==> src/rtl/wb_pkg.sv <==
// wb_pkg: shared constants, writeback request record and port-demand helper
package wb_pkg;
  localparam int NREGS = 16;
  localparam int DW = 64;
  localparam int AW = 4;
  localparam int RSP_IDX = 4;
  localparam int RAX_IDX = 0;
  localparam int RDX_IDX = 2;
  typedef struct packed {
    logic valid;
    logic [1:0] en;
    logic [AW-1:0] dst0;
    logic [AW-1:0] dst1;
    logic [DW-1:0] data0;
    logic [DW-1:0] data1;
  } wb_req_t;
  function automatic logic [2:0] demand(wb_req_t r);
    return r.valid ? {2'b00, r.en[0]} + {2'b00, r.en[1]} : 3'd0;
  endfunction
endpackage

==> src/rtl/wb_scoreboard.sv <==
// wb_scoreboard: per-register outstanding-write counters, issue gating and sticky underflow flag
module wb_scoreboard
  import wb_pkg::*;
#(
  parameter int CNTW = 2
) (
  input  logic             clk,
  input  logic             reset_n,
  input  logic             iss_valid,
  input  logic [1:0]       iss_dst_en,
  input  logic [AW-1:0]    iss_dst0,
  input  logic [AW-1:0]    iss_dst1,
  input  logic [NREGS-1:0] iss_src_mask,
  input  logic             wp0_en,
  input  logic [AW-1:0]    wp0_addr,
  input  logic             wp1_en,
  input  logic [AW-1:0]    wp1_addr,
  output logic             iss_ready,
  output logic [NREGS-1:0] sb_busy,
  output logic             sb_err
);
  localparam logic [CNTW-1:0] MAXC = '1;
  logic [CNTW-1:0] cnt [NREGS];
  logic [NREGS-1:0] hit, dec, full, inc;
  always_comb begin
    hit = '0;
    dec = '0;
    full = '0;
    sb_busy = '0;
    for (int i = 0; i < NREGS; i++) begin
      hit[i] = (iss_dst_en[0] && iss_dst0 == AW'(i)) || (iss_dst_en[1] && iss_dst1 == AW'(i));
      dec[i] = (wp0_en && wp0_addr == AW'(i)) || (wp1_en && wp1_addr == AW'(i));
      full[i] = cnt[i] == MAXC;
      sb_busy[i] = cnt[i] != '0;
    end
  end
  assign iss_ready = ~|(iss_src_mask & sb_busy) & ~|(hit & full & ~dec);
  // duplicate destinations collapse into one allocation via the OR in hit
  assign inc = {NREGS{iss_valid & iss_ready}} & hit;
  always_ff @(posedge clk or negedge reset_n)
    if (!reset_n) begin
      for (int i = 0; i < NREGS; i++) cnt[i] <= '0;
      sb_err <= 1'b0;
    end else begin
      for (int i = 0; i < NREGS; i++)
        if (inc[i] != dec[i]) cnt[i] <= inc[i] ? cnt[i] + 1'b1 : (sb_busy[i] ? cnt[i] - 1'b1 : cnt[i]);
      sb_err <= sb_err | (|(dec & ~inc & ~sb_busy));
    end
endmodule

==> src/rtl/wb_port_arbiter.sv <==
// wb_port_arbiter: grants two writeback requesters onto two registered register-file write ports
module wb_port_arbiter
  import wb_pkg::*;
#(
  parameter int CNTW = 2
) (
  input  logic             clk,
  input  logic             reset_n,
  input  logic             a_valid,
  input  logic [1:0]       a_en,
  input  logic [AW-1:0]    a_dst0,
  input  logic [AW-1:0]    a_dst1,
  input  logic [DW-1:0]    a_data0,
  input  logic [DW-1:0]    a_data1,
  output logic             a_ready,
  input  logic             b_valid,
  input  logic [1:0]       b_en,
  input  logic [AW-1:0]    b_dst0,
  input  logic [AW-1:0]    b_dst1,
  input  logic [DW-1:0]    b_data0,
  input  logic [DW-1:0]    b_data1,
  output logic             b_ready,
  output logic             wp0_en,
  output logic             wp1_en,
  output logic [AW-1:0]    wp0_addr,
  output logic [AW-1:0]    wp1_addr,
  output logic [DW-1:0]    wp0_data,
  output logic [DW-1:0]    wp1_data,
  input  logic             iss_valid,
  input  logic [1:0]       iss_dst_en,
  input  logic [AW-1:0]    iss_dst0,
  input  logic [AW-1:0]    iss_dst1,
  input  logic [NREGS-1:0] iss_src_mask,
  output logic             iss_ready,
  output logic [NREGS-1:0] sb_busy,
  output logic             sb_err
);
  wb_req_t ra, rb;
  logic rr, ovl, conf, ga, gb;
  logic [3:0] e;
  logic [AW-1:0] sa [4];
  logic [DW-1:0] sd [4];
  logic n0_en, n1_en;
  logic [AW-1:0] n0_addr, n1_addr;
  logic [DW-1:0] n0_data, n1_data;
  assign ra = {a_valid, a_en, a_dst0, a_dst1, a_data0, a_data1};
  assign rb = {b_valid, b_en, b_dst0, b_dst1, b_data0, b_data1};
  assign ovl = (ra.en[0] & rb.en[0] & (ra.dst0 == rb.dst0)) | (ra.en[0] & rb.en[1] & (ra.dst0 == rb.dst1))
             | (ra.en[1] & rb.en[0] & (ra.dst1 == rb.dst0)) | (ra.en[1] & rb.en[1] & (ra.dst1 == rb.dst1));
  assign conf = ra.valid & rb.valid & (ovl | (demand(ra) + demand(rb) > 3'd2));
  // rr=1 hands the next conflict to B
  assign ga = ra.valid & (~conf | ~rr);
  assign gb = rb.valid & (~conf | rr);
  assign a_ready = ga;
  assign b_ready = gb;
  assign e = {gb & rb.en[1], gb & rb.en[0], ga & ra.en[1], ga & ra.en[0]};
  assign sa = '{ra.dst0, ra.dst1, rb.dst0, rb.dst1};
  assign sd = '{ra.data0, ra.data1, rb.data0, rb.data1};
  always_comb begin
    n0_en = 1'b0;
    n1_en = 1'b0;
    n0_addr = '0;
    n1_addr = '0;
    n0_data = '0;
    n1_data = '0;
    for (int i = 0; i < 4; i++)
      if (e[i] && !n0_en) begin
        n0_en = 1'b1;
        n0_addr = sa[i];
        n0_data = sd[i];
      end else if (e[i] && !n1_en) begin
        n1_en = 1'b1;
        n1_addr = sa[i];
        n1_data = sd[i];
      end
  end
  always_ff @(posedge clk or negedge reset_n)
    if (!reset_n) begin
      rr <= 1'b0;
      wp0_en <= 1'b0;
      wp1_en <= 1'b0;
      wp0_addr <= '0;
      wp1_addr <= '0;
      wp0_data <= '0;
      wp1_data <= '0;
    end else begin
      rr <= rr ^ conf;
      wp0_en <= n0_en;
      wp1_en <= n1_en;
      wp0_addr <= n0_addr;
      wp1_addr <= n1_addr;
      wp0_data <= n0_data;
      wp1_data <= n1_data;
    end
  wb_scoreboard #(.CNTW(CNTW)) u_sb (
    .clk(clk),
    .reset_n(reset_n),
    .iss_valid(iss_valid),
    .iss_dst_en(iss_dst_en),
    .iss_dst0(iss_dst0),
    .iss_dst1(iss_dst1),
    .iss_src_mask(iss_src_mask),
    .wp0_en(wp0_en),
    .wp0_addr(wp0_addr),
    .wp1_en(wp1_en),
    .wp1_addr(wp1_addr),
    .iss_ready(iss_ready),
    .sb_busy(sb_busy),
    .sb_err(sb_err)
  );
endmodule
### config.mk
export PLATFORM = sky130hd
export DESIGN_NAME = display_scan_controller
export DESIGN_NICKNAME = d
export VERILOG_FILES = /design/src/rtl/display_scan_controller.sv
export SDC_FILE = /design/constraint.sdc
export NUM_CORES = 1
export LEC_CHECK = 0
export CORE_ASPECT_RATIO = 0.9
export CORE_MARGIN = 8
export CORE_UTILIZATION = 58
export CTS_CLUSTER_DIAMETER = 150
export CTS_CLUSTER_SIZE = 20
export DETAILED_ROUTE_END_ITERATION = 6
export PLACE_DENSITY = 0.79
export SLEW_MARGIN = 30
export SYNTH_ARGS = -nofsm -noshare
export SYNTH_HDL_FRONTEND = slang
export SYNTH_SLANG_ARGS = --single-unit
export TNS_END_PERCENT = 100
### constraint.sdc
create_clock -name clock -period 4.63 [get_ports clock]
set_clock_uncertainty 0.05 [all_clocks]
set_input_delay 0.6945 -clock clock [delete_from_list [all_inputs] [get_ports clock]]
set_output_delay 0.6945 -clock clock [all_outputs]
set_load 0.03 [all_outputs]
————
◆ What is required:
Through the final line of the listing, beginning at the line that contains "export SLEW_MARGIN = 30", every line is to be set down exactly, with no others.

◆ Response for this exercise:
export SLEW_MARGIN = 30
export SYNTH_ARGS = -nofsm -noshare
export SYNTH_HDL_FRONTEND = slang
export SYNTH_SLANG_ARGS = --single-unit
export TNS_END_PERCENT = 100
### constraint.sdc
create_clock -name clock -period 4.63 [get_ports clock]
set_clock_uncertainty 0.05 [all_clocks]
set_input_delay 0.6945 -clock clock [delete_from_list [all_inputs] [get_ports clock]]
set_output_delay 0.6945 -clock clock [all_outputs]
set_load 0.03 [all_outputs]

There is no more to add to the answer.